Nommé en 1989 à la tête de la Révolution iranienne, succédant au fondateur de la République, l'ayatollah Rouhollah Khomeini, Khamenei s'est opposé à l'ayatollah Akbar Hachemi Rafsandjani, alors président et chef du Parlement, qui prônait un pragmatisme en politique étrangère et une ouverture économique. Khamenei reste aujourd'hui à la tête des conservateurs, des Gardiens de la Révolution et des partisans de la ligne dure, profondément méfiants envers l'Occident.
Depuis la mort de Rafsandjani en 2017, Khamenei exerce un pouvoir incontesté. Dans le système politique iranien, les électeurs peuvent certes choisir le Parlement et le président, mais le Guide suprême, élu par un conclave de religieux, détient toujours le dernier mot.
La Garde révolutionnaire, force protectrice du régime, lui est directement subordonnée. C'est cette Garde qui a réprimé la vague de protestations à l'automne 2022, lorsque des millions d'Iraniennes et d'Iraniens réclamaient la chute du régime et la fin des lois islamiques, notamment l'obligation du port du voile.
Depuis quelque temps, Khamenei cherche à organiser sa succession. Son âge avancé et son état de santé rendent cette question urgente. Blessé lors d'un attentat en 1981, il a depuis de grandes difficultés à utiliser son bras droit. Il a été opéré d'un cancer de la prostate il y a onze ans, et, en 2022, il a disparu plusieurs semaines de la scène publique, alimentant les spéculations sur une possible nouvelle maladie.
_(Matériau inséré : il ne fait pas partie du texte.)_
Source: an optimization exercise on an open RTL-to-GDS flow (aim: small area). Production flows keep margins and buffers that such runs may drop.
RTL that was checked went through simulation tests only; none was proved equivalent to the original.

Design dxl_framer, start of the top module:
module dxl_framer (
    input  wire        clk,
    input  wire        rst,
    input  wire        tick,
    input  wire        start,
    input  wire        open_ok,
    input  wire        acc_valid,
    input  wire [31:0] acc_data,
    input  wire        vel_valid,
    input  wire [31:0] vel_data,
    input  wire        pos_valid,
    input  wire [31:0] pos_data,
    output wire        tx_valid,
    output reg  [7:0]  tx_data,
    output wire        tx_last,
    input  wire        tx_ready,
    input  wire        tx_done,
    input  wire        tx_fail,
    output wire        configured,
    output wire        halted,
    output wire        busy,
    output wire        rpt_valid,
    output wire [1:0]  rpt_code,
    output wire [2:0]  rpt_step
);
==> module dxl_framer, before the edit <==
module dxl_framer (
    input  wire        clk,
    input  wire        rst,
    input  wire        tick,
    input  wire        start,
    input  wire        open_ok,
    input  wire        acc_valid,
    input  wire [31:0] acc_data,
    input  wire        vel_valid,
    input  wire [31:0] vel_data,
    input  wire        pos_valid,
    input  wire [31:0] pos_data,
    output wire        tx_valid,
    output reg  [7:0]  tx_data,
    output wire        tx_last,
    input  wire        tx_ready,
    input  wire        tx_done,
    input  wire        tx_fail,
    output wire        configured,
    output wire        halted,
    output wire        busy,
    output wire        rpt_valid,
    output wire [1:0]  rpt_code,
    output wire [2:0]  rpt_step
);
  localparam [7:0] DRIVE_MODE_VALUE     = 8'h00;
  localparam [7:0] OPERATING_MODE_VALUE = 8'h04;
  reg        c_q, b_q, h_q;
  reg  [1:0] k;         
  reg        snd;       
  reg        wt;        
  reg  [6:0] cnt;       
  reg        pend;
  reg        rpt;
  reg [31:0] xa, xv, xp;    
  reg [31:0] sa, sv, sp;    
  reg  [2:0] z;             
  reg  [2:0] sz;            
  reg [15:0] crc;
  assign configured = c_q;
  assign busy       = b_q;
  assign halted     = h_q;
  assign rpt_valid  = rpt;
  assign rpt_code   = h_q ? {snd, ~snd} : 2'd3;
  assign rpt_step   = {1'b0, k};
  wire       any  = acc_valid | vel_valid | pos_valid;
  wire       idle = c_q & ~b_q;
  wire       go   = idle & (pend | any);
  wire [2:0] bitc    = cnt[2:0];
  wire [3:0] bytec   = cnt[6:3];
  wire       bit7    = (bitc == 3'd7);
  wire       sending = b_q & snd;
  wire       silent  = ~c_q & (bytec[3:2] == 2'b11 ? ~bytec[1] : (bytec == 4'd11));
  wire       is_crc  = (bytec[3:1] == 3'b111);
  wire       is_last = is_crc & bytec[0];
  wire       offer   = sending & ~wt & bit7 & ~silent;
  wire       take    = offer & tx_ready;
  wire       answer  = sending & tx_done;
  wire       snap = b_q & c_q & snd & (k == 2'd0) & (cnt == 7'd0);
  assign tx_valid = offer;
  assign tx_last  = is_last;
  wire       pay_on = c_q & ((bytec[3:2] == 2'b10) ? bytec[1] : (bytec[3:1] == 3'b110));
  wire [1:0] j      = {~bytec[1], bytec[0]};    
  wire [2:0] kon    = {(k == 2'd2) & ~sz[2], (k == 2'd1) & ~sz[1], (k == 2'd0) & ~sz[0]};
  wire [3:0]  jon = {4{pay_on}} & {j == 2'd3, j == 2'd2, j == 2'd1, j == 2'd0};
  wire [11:0] sel = {{4{kon[2]}} & jon, {4{kon[1]}} & jon, {4{kon[0]}} & jon};
  wire [7:0]  pay;
  genvar gi;
  generate
    for (gi = 0; gi < 8; gi = gi + 1) begin : g_pay
      dxl_or12 u_or12 (
        .sel(sel),
        .d({sp[24+gi], sp[16+gi], sp[8+gi], sp[gi],
            sv[24+gi], sv[16+gi], sv[8+gi], sv[gi],
            sa[24+gi], sa[16+gi], sa[8+gi], sa[gi]}),
        .y(pay[gi]));
    end
  endgenerate
  reg [7:0] hdr;
  always @(*) begin
    case (bytec)
      4'd0, 4'd1: hdr = 8'hFF;
      4'd2:       hdr = 8'hFD;
      4'd5:       hdr = c_q ? 8'h09 : 8'h06;
      4'd7:       hdr = 8'h03;
      4'd8:
        case ({c_q, k})
          3'b000, 3'b011: hdr = 8'h40;
          3'b001:  hdr = 8'h0A;
          3'b010:  hdr = 8'h0B;
          3'b100:  hdr = 8'h6C;
          3'b101:  hdr = 8'h70;
          default: hdr = 8'h74;
        endcase
      4'd10:
        case ({c_q, k})
          3'b001:  hdr = DRIVE_MODE_VALUE;
          3'b010:  hdr = OPERATING_MODE_VALUE;
          3'b011:  hdr = 8'h01;
          default: hdr = 8'h00;
        endcase
      default:    hdr = 8'h00;
    endcase
  end
  wire [7:0] hp = hdr | pay;
  always @(*)
    tx_data = hp
                  | ({8{bytec == 4'd14}} & crc[7:0])
                  | ({8{bytec == 4'd15}} & crc[15:8]);
  wire        dbit   = hp[~bitc];    
  wire        fb     = crc[15] ^ dbit;
  wire [15:0] crc_sh = {crc[14:0], 1'b0} ^ (fb ? 16'h8005 : 16'h0000);
  wire        crc_en = sending & ~wt & ~is_crc & ~silent & (~bit7 | tx_ready);
  wire       settled = cnt[0] & cnt[2] & (c_q ? cnt[4] : (cnt[5] & cnt[6]));
  wire       cnt_clr = (~c_q & ~b_q & ~h_q & start & open_ok) | go
                     | (b_q & snd & answer) | (b_q & ~snd & settled);
  wire       cnt_inc = ~cnt_clr & b_q & (snd ? (~(take & is_last) & (~bit7 | take | silent)) : tick);
  wire [6:0] cnt_d;
  dxl_cnt_next u_cnt_next (.inc(cnt_inc), .hold(~cnt_clr & ~cnt_inc), .cnt(cnt), .d(cnt_d));
  always @(posedge clk) begin
    cnt <= cnt_d;
    if (!sending)
      crc <= 16'h0000;
    else if (crc_en)
      crc <= crc_sh;
    if (acc_valid) xa <= acc_data;
    if (vel_valid) xv <= vel_data;
    if (pos_valid) xp <= pos_data;
    if (snap) begin
      sa <= xa;
      sv <= xv;
      sp <= xp;
      sz <= z;
    end
    if (rst) begin
      c_q  <= 1'b0;
      b_q  <= 1'b0;
      h_q  <= 1'b0;
      k    <= 2'd0;
      snd  <= 1'b0;
      rpt  <= 1'b0;
      pend <= 1'b0;
      z    <= 3'b111;
    end else begin
      z    <= z & ~{pos_valid, vel_valid, acc_valid};
      pend <= ~idle & (pend | any);
      rpt  <= 1'b0;
      if (~c_q & ~b_q & ~h_q) begin
        if (start) begin
          if (open_ok) begin
            b_q <= 1'b1;
            snd <= 1'b1;
            wt  <= 1'b0;
          end else begin
            h_q <= 1'b1;
            rpt <= 1'b1;
          end
        end
      end else if (go) begin
        b_q <= 1'b1;
        k   <= 2'd0;
        snd <= 1'b1;
        wt  <= 1'b0;
      end else if (b_q) begin
        if (snd) begin
          if (answer) begin
            if (tx_fail & ~c_q) begin
              b_q <= 1'b0;
              h_q <= 1'b1;
              rpt <= 1'b1;
            end else begin
              rpt <= tx_fail;
              snd <= 1'b0;
            end
          end else if (take & is_last) begin
            wt <= 1'b1;
          end
        end else if (settled) begin
          if (k == (c_q ? 2'd2 : 2'd3)) begin
            b_q <= 1'b0;
            c_q <= 1'b1;
          end else begin
            k   <= k + 2'd1;
            snd <= 1'b1;
            wt  <= 1'b0;
          end
        end
      end
    end
  end
endmodule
Le favori était Ebrahim Raïssi, président élu en 2021 et proche de Khamenei, mais il est décédé, l'an dernier, dans un accident d'hélicoptère. Depuis, Mojtaba Khamenei, le deuxième fils aîné du «Guide suprême», est envisagé comme futur successeur. Bien que la République islamique exclue officiellement toute succession dynastique, la Révolution islamique de 1979 ayant précisément renversé la dynastie du Chah, cette perspective reste néanmoins évoquée.
Cependant, le chef du régime peut clairement désigner son successeur, et Mojtaba est visiblement présenté comme l'homme de l'avenir. Depuis quelques années, le plus jeune Khamenei porte le titre d'ayatollah, bien que sa carrière religieuse ne semble pas pleinement justifier ce grade. Or, la fonction d'ayatollah est une condition indispensable pour accéder au poste de «Guide suprême».
Agé de 55 ans, Mojtaba est également un conservateur convaincu, un fidèle soutien de la République islamique, et il entretient des liens étroits avec les services de sécurité. Autant de raisons pour Khamenei de l'emmener avec lui dans le bunker.